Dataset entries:

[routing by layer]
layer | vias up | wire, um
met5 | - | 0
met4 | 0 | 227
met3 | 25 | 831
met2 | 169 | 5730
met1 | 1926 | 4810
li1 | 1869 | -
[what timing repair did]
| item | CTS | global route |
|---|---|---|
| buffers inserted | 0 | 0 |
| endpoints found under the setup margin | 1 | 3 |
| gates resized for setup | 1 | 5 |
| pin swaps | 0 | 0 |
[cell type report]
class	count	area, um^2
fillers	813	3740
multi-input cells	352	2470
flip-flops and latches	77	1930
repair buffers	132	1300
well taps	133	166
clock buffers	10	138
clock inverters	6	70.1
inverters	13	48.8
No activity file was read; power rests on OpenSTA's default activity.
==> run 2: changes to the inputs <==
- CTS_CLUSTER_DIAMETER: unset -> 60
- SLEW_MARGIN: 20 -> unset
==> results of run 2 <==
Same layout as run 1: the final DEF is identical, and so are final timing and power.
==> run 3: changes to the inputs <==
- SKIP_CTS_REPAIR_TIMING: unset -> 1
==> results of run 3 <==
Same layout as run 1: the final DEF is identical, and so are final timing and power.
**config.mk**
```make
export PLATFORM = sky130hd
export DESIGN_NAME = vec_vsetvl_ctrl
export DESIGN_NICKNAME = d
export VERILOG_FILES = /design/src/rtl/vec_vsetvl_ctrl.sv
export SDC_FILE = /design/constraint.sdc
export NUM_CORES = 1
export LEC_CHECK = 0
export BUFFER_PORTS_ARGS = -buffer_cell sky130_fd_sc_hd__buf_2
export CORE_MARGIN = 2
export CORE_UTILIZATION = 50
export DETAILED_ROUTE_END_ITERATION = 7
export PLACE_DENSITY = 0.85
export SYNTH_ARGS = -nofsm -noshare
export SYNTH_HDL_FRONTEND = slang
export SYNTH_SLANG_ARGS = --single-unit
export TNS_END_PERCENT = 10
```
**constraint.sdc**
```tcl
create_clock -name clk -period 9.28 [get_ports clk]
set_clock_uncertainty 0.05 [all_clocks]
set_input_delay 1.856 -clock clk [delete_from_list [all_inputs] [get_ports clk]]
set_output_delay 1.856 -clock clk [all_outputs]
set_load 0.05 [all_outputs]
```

**How to complete this task:**
Retype exactly, please, only the lines of the entries that run from the one containing "margin | 1 | 3 |" to the last.

**Worked solution:**
| endpoints found under the setup margin | 1 | 3 |
| gates resized for setup | 1 | 5 |
| pin swaps | 0 | 0 |
[cell type report]
class	count	area, um^2
fillers	813	3740
multi-input cells	352	2470
flip-flops and latches	77	1930
repair buffers	132	1300
well taps	133	166
clock buffers	10	138
clock inverters	6	70.1
inverters	13	48.8
No activity file was read; power rests on OpenSTA's default activity.
==> run 2: changes to the inputs <==
- CTS_CLUSTER_DIAMETER: unset -> 60
- SLEW_MARGIN: 20 -> unset
==> results of run 2 <==
Same layout as run 1: the final DEF is identical, and so are final timing and power.
==> run 3: changes to the inputs <==
- SKIP_CTS_REPAIR_TIMING: unset -> 1
==> results of run 3 <==
Same layout as run 1: the final DEF is identical, and so are final timing and power.
**config.mk**
```make
export PLATFORM = sky130hd
export DESIGN_NAME = vec_vsetvl_ctrl
export DESIGN_NICKNAME = d
export VERILOG_FILES = /design/src/rtl/vec_vsetvl_ctrl.sv
export SDC_FILE = /design/constraint.sdc
export NUM_CORES = 1
export LEC_CHECK = 0
export BUFFER_PORTS_ARGS = -buffer_cell sky130_fd_sc_hd__buf_2
export CORE_MARGIN = 2
export CORE_UTILIZATION = 50
export DETAILED_ROUTE_END_ITERATION = 7
export PLACE_DENSITY = 0.85
export SYNTH_ARGS = -nofsm -noshare
export SYNTH_HDL_FRONTEND = slang
export SYNTH_SLANG_ARGS = --single-unit
export TNS_END_PERCENT = 10
```
**constraint.sdc**
```tcl
create_clock -name clk -period 9.28 [get_ports clk]
set_clock_uncertainty 0.05 [all_clocks]
set_input_delay 1.856 -clock clk [delete_from_list [all_inputs] [get_ports clk]]
set_output_delay 1.856 -clock clk [all_outputs]
set_load 0.05 [all_outputs]
```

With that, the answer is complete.